Splunk Cloud Platform

Regex match in a Splunk lookup

nabeel652
Builder

Hello great Splunk community

I have a requirement to match fqdn's based on regex. So:

I have a wildcard lookup that has FQDN's and say, another field "match" which is true in the case of a successful match.

For example in the lookup I have an entry

*.website.com

 I want to match anything that is abc.website.com or xyz.website.com

However,

I don't want to match stuff that is in the form of def.abc.website.com or uvw.xyz.website.com.

Wildcard tends not to care about anything before the as long as the string after * matches. Any ideas how to do that? 

Labels (1)
Tags (3)
0 Karma

tscroggins
Champion

Hi @nabeel652,

Here's an alternative using a single eval, which you can implement as a macro:

wildcard_domains.csv

domain
*.example.com

transforms.conf

[wildcard_domains]
batch_index_query = 0
case_sensitive_match = 0
filename = wildcard_domains.csv
match_type = WILDCARD(domain)
max_matches = 1
min_matches = 0

SPL

| makeresults format=csv data="
domain
foo.example.com
bar.example.com
bar.baz.example.com
"
| eval wildcard_domain_match=if(match(domain, replace(replace(spath(lookup("wildcard_domains", json_object("domain", domain), json_array("domain")), "domain"), "\\.", "\\."), "^\\*", "^[^.]+")), 1, 0)

Result

domain	               wildcard_domain_match
foo.example.com	                           1
bar.example.com	                           1
bar.baz.example.com                        0

As @PickleRick noted, the order of the entries in wildcard_domains.csv is important. The first match "wins."

If I were doing this for myself, I would write an external lookup and use a standard or reference library for wildcard label matching rules relative to the use case: DNS, TLS, X.509, etc. Those examples follow the same general rules for leftmost label matching, but you may have other requirements.

(Edited to remove mvmap.
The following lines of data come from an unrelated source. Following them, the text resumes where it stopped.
### src/rtl/cache_pkg.sv
package cache_pkg;

    // cache geometry
    localparam int num_sets       = 8;
    localparam int num_ways       = 8;
    localparam int words_per_line = 16;
    localparam int offset_bits    = 6;
    localparam int index_bits     = 3;
    localparam int tag_bits       = 23;
    localparam int word_bits      = 32;

    // address and data
    typedef logic [31:0]          addr_t;
    typedef logic [word_bits-1:0] word_t;
    typedef logic [tag_bits-1:0]  tag_t;

    // array selectors
    typedef logic [index_bits-1:0]                 set_idx_t;
    typedef logic [$clog2(num_ways)-1:0]           way_t;
    typedef logic [$clog2(words_per_line)-1:0]     word_idx_t;

    // one MRU bit per way of a set
    typedef logic [num_ways-1:0] mru_t;

    // request kind
    typedef enum logic {
        op_read  = 1'b0,
        op_write = 1'b1
    } cache_op_e;

    // controller sequencing
    typedef enum logic [2:0] {
        st_idle       = 3'd0,
        st_lookup     = 3'd1,
        st_resolve    = 3'd2,
        st_write_back = 3'd3,
        st_refill     = 3'd4,
        st_finish     = 3'd5
    } ctrl_state_e;

endpackage

### src/rtl/plru_way_select.sv
`timescale 1ns/1ps

module plru_way_select (
    input  logic              clk,
    input  logic              rst_n,
    input  cache_pkg::set_idx_t set_idx,
    input  cache_pkg::way_t   hit_way,
    input  logic              access_hit,
    input  logic              access_miss,
    output cache_pkg::way_t   victim_way
);
    import cache_pkg::*;

    mru_t mru_q [num_sets];
    mru_t cur_mru;
    way_t free_way;

    assign cur_mru = mru_q[set_idx];

    // highest way whose MRU bit is still clear
    always_comb begin
        free_way = '0;
        for (int i = 0; i < num_ways; i++) begin
            if (!cur_mru[i]) begin
                free_way = way_t'(i);
            end
        end
    end

    always_ff @(posedge clk or negedge rst_n) begin
        if (!rst_n) begin
            for (int s = 0; s < num_sets; s++) begin
                mru_q[s] <= '0;
            end
            victim_way <= '0;
        end else if (access_hit) begin
            mru_q[set_idx][hit_way] <= 1'b1;
            victim_way <= hit_way;
        end else if (access_miss) begin
            if (&cur_mru) begin
                // all ways recently used, restart with way 7 only
                mru_q[set_idx] <= mru_t'(1) << (num_ways - 1);
                victim_way <= way_t'(num_ways - 1);
            end else begin
                mru_q[set_idx] <= cur_mru | (mru_t'(1) << free_way);
                victim_way <= free_way;
            end
        end
    end

    // controller issues exactly one strobe per lookup
    a_one_strobe: assert property (@(posedge clk) disable iff (!rst_n)
        !(access_hit && access_miss));

endmodule

### config.mk
export PLATFORM = sky130hd
export DESIGN_NAME = plru_way_select
export DESIGN_NICKNAME = d
export VERILOG_FILES = /design/src/rtl/cache_pkg.sv /design/src/rtl/plru_way_select.sv
export SDC_FILE = /design/constraint.sdc
export NUM_CORES = 1
export LEC_CHECK = 0
export ABC_AREA = 1
export BUFFER_PORTS_ARGS = -buffer_cell sky130_fd_sc_hd__buf_2
export CORE_ASPECT_RATIO = 0.7
export CORE_MARGIN = 5
export CORE_UTILIZATION = 31
export CTS_CLUSTER_SIZE = 30
export DETAILED_ROUTE_END_ITERATION = 8
export MAX_ROUTING_LAYER = met4
export PLACE_DENSITY = 0.56
export SKIP_CTS_REPAIR_TIMING = 1
export SLEW_MARGIN = 20
export SYNTH_ARGS = -nofsm -noshare
export SYNTH_HDL_FRONTEND = slang
export SYNTH_SLANG_ARGS = --single-unit
export TNS_END_PERCENT = 20
### constraint.sdc
create_clock -name clk -period 4.59 [get_ports clk]
set_input_delay 0.2295 -clock clk [delete_from_list [all_inputs] [get_ports clk]]
set_output_delay 0.2295 -clock clk [all_outputs]
set_load 0.005 [all_outputs]
**Word-level counts from Yosys, hierarchy flattened**

Index checks and enable logic that the tools add are counted.

- Flip-flop bits (word level): 67
- Output and inout bits: 3
- Logic and storage cells: 47

- $lt $le $gt $ge: 4
- Shift operators: 1
- Multiplexer cells: 23
- Bitwise logic cells: 6
- Reductions and logical operators: 4

Operators with widths:

| cell | number |
|---|---|
| two-way mux 64 bit | 3 |
| bitwise mux 64 bit | 1 |
| bitwise OR 64 bit | 1 |
| bitwise AND 56 bit | 1 |
| NOT 56 bit | 1 |
| demux 8 bit (select 3 bit) | 2 |
| two-way mux 8 bit | 4 |
| binary-select mux 8 bit (select 3 bit) | 1 |
| two-way mux 3 bit | 8 |
| bitwise OR 8 bit | 2 |
| AND reduction 8 bit | 1 |
| << shifter 1 x 3 -> 8 bit (first input constant) | 1 |
| >= comparator 4 bit (second input constant) | 1 |
| < comparator 3 x 4 -> 1 bit (second input constant) | 1 |
| < comparator 4 x 1 -> 1 bit (second input constant) | 1 |
| NOT 3 -> 4 bit | 1 |
| demux 1 bit (select 3 bit) | 1 |
| >= comparator 3 x 1 -> 1 bit (second input constant) | 1 |
| logical AND 1 bit | 2 |
| two-way mux 1 bit | 2 |
| two-way mux 2 bit | 1 |
| nonzero test 2 bit | 1 |

**Depth between registers and ports, before layout**

Gate-level depths: netlist of the first run.

- Word-level depth: 17
- Mapped depth: 19
- Depth with buffers taken out: 17

**Least setup slack after synthesis of the first run**

No wires, ideal clock.

- Kind: in2reg
- Start: in set_idx[0]
- End: reg mru_q[12] (netlist bit)
- Setup time: 0.123 ns
- Arrival: 1.735 ns
- Data required time: 4.467 ns
- Path slack: 2.732 ns
- Cell stages on the path: 16
- Path through: buf_4 buf_6 o21ai_1 nand2_1 nand2_1 nand2_1 nand2_1 nand2_1 nor2_2 nand2_2 buf_6 nand3_1 nand2_1 buf_2 o21ai_1 o21ai_1

- Word-level cells in the longest chain between the ends: 17
- Elaborated cells between the ends (all ways): 28
- Those cells by class: order compare: 2; shift: 1; mux: 18; bitwise: 5; reduce/logical: 2

RTL lines:

| item | RTL line | text |
|---|---|---|
| from (decl) | plru_way_select.sv:6 | `input cache_pkg::set_idx_t set_idx,` |
| NOT 3 -> 4 bit (implied by the code) (*) | -- |  |
| binary-select mux 8 bit (select 3 bit) | plru_way_select.sv:18 | `assign cur_mru = mru_q[set_idx];` |
| two-way mux 8 bit (implied by the code) (2 in series) | plru_way_select.sv:18 |  |
| two-way mux 1 bit | plru_way_select.sv:24 | `if (!cur_mru[i]) begin` |
| two-way mux 2 bit | plru_way_select.sv:24 |  |
| two-way mux 3 bit (5 in series) | plru_way_select.sv:24 |  |
| << shifter 1 x 3 -> 8 bit | plru_way_select.sv:45 | `mru_q[set_idx] <= cur_mru \| (mru_t'(1) << free_way);` |
| bitwise OR 8 bit | plru_way_select.sv:45 |  |
| bitwise mux 64 bit | plru_way_select.sv:45 |  |
| two-way mux 64 bit | plru_way_select.sv:40 | `if (&cur_mru) begin` |
| two-way mux 64 bit | plru_way_select.sv:39 | `end else if (access_miss) begin` |
| two-way mux 64 bit (*) | plru_way_select.sv:36 | `end else if (access_hit) begin` |
| to (signal, indexed assignment) | plru_way_select.sv:42 | `mru_q[set_idx] <= mru_t'(1) << (num_ways - 1);` |
| to (signal, indexed assignment) | plru_way_select.sv:45 |  |
| to (decl) | plru_way_select.sv:14 | `mru_t mru_q [num_sets];` |

Mark *: on every way between the ends. The rest lies on a longest branch, timed or not. The select of a mux whose other input is x is not followed.
A chain may end at the register's enable or synchronous reset.

**Worst setup path after layout of the first run**

- Start: in set_idx[0]
- End: reg mru_q[8] (netlist bit)

The elaborated chain is that of the path after synthesis.

==> reports/qor.csv, run 1 <==
stage;metric;value;unit
status;outcome;finished clean;
synthesis;Post-synth top flop;dfrtp_1;
worst_setup_path;CP Class;in2reg;
timing;Fin. Hold Viols;0;
synthesis;most frequent cell after synthesis;nand2_1;
place;Placed Instances;1134;
place;Final HPWL DP;13700;um
cells_and_area;layout cell share with drive strength beyond 1;6.86;%
cells_and_area;# diodes;0;
floorplan;die width;168;um
synthesis;top area cells in the synthesized netlist;dfrtp_1, nand2_1, nand3_1, nor2_1, inv_1;
global_route;GRT Total Usage;20.3;%
floorplan;IO Count;13;
cells_and_area;NumNets Final;924;
global_route;global-route wire length before repair;31200;um
worst_setup_path;Critical Path Source Type;input port;
synthesis;post-synthesis register bit count;67;
global_route;largest net degree at the start of global routing;68;
synthesis;Synth Cell Area;5410;um^2
cts;CTS root buffer;clkbuf_16;
timing;Least-Margin Pin Slew;1.05;ns
power_and_ir_drop;total power;1.95;mW
global_route;GRT overflow;0;
power_and_ir_drop;PD cells;330;nW/um^2
global_route;GR Layer Usage met3;4.87;%
place;dpl ws;1.30;ns
worst_setup_path;highest net fanout along the worst path;49;
cts;CTS tree;yes;
power_and_ir_drop;Max IR drop VDD;0.154;mV
floorplan;die height;121;um
drt;1st-iter DRT viols;755;
floorplan;Core Box Area;17200;um^2
worst_setup_path;CP required;4.86;ns
synthesis;Seq/Total Area, Yosys;31.0;%
timing;Max Transition Viols Final;0;
floorplan;Rows;40;
cells_and_area;Cell Count, Final, Fillers Out;1150;
synthesis;synth unique cells;29;
cts;Bufs on Longest Clock Path;2;
worst_setup_path;flop2flop setup slack;1.83;ns
cts;Clock Latency Late Sink;0.34;ns
worst_setup_path;crit path DAT;3.29;ns
drt;final WL;20000;um
flow_run;max cap viols;0;
global_route;met2 GRT Util;26.0;%
drt;DRC;0;
synthesis;Mean Syn Cell Area;5.83;um^2
timing;clock skew;0.00761;ns
drt;vias per cell;5.20;
timing;achievable frequency;331;MHz
timing;headroom to the max-slew limit;29.3;%
worst_setup_path;crit path capture type;flip-flop;
floorplan;die area;20200;um^2
synthesis;cell count after synthesis;928;
synthesis;ys async rst share;100;%
timing;RSZ-0062 raised after global routing;no;
drt;routed via count;5975;
cts;TritonCTS Sinks;67;
synthesis;Mapped Nets;938;
cells_and_area;area delta synth->final;9.14;%
global_route;global route hottest layer;met1;
place;RePlAce Congestion;0.976;
cells_and_area;Filler cells;1929;
timing;Final period util;65.9;%
cts;Num CTS Buffers;9;
drt;First-pass DRT Iterations;6;
place;# port buffers;12;
cts;H-tree depth;3;
cells_and_area;final core occ;34.4;%
drt;WL/cell;17.4;um
global_route;vias in the first global route;5287;
global_route;met1 GRT Util;31.6;%
timing;setup TNS;0;ns
timing;post-layout minimum cycle time;3.02;ns
drt;Post-DRT Antenna Nets;0;
floorplan;Initial Util;31.5;%
synthesis;most frequent cells after synthesis;nand2_1, nand3_1, nor2_1;
synthesis;Synth area leader;dfrtp_1;
synthesis;Syn. warnings;0;
timing;Final Setup Violations;0;
global_route;initial antenna violation count;0;
cts;Clk pin slew, worst setup/hold paths;0.06;ns
power_and_ir_drop;leakage;3.04;nW
min_path;Hold Path Class;in2async;
synthesis;post-synth top area share;31.0;%
timing;Final WS setup;1.57;ns
synthesis;number of synthesized flops with an enable pin;0;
I started writing a response with max_matches >= 1. I can provide an example if you need one.)

Tags (2)
0 Karma

bowesmana
SplunkTrust
SplunkTrust

As PickleRick says, you can't do regex in lookup directly, but I've used his technique through a programatically managed/ordered lookup, where I have ordered the results based on wildcards, so that first hit is counted only.

If your rule is sufficiently tight that the wildcards is matching domain segments rather parts of the segment, then you could do post matching on the part counts

| makeresults
| eval fqdn1="abc.website.com"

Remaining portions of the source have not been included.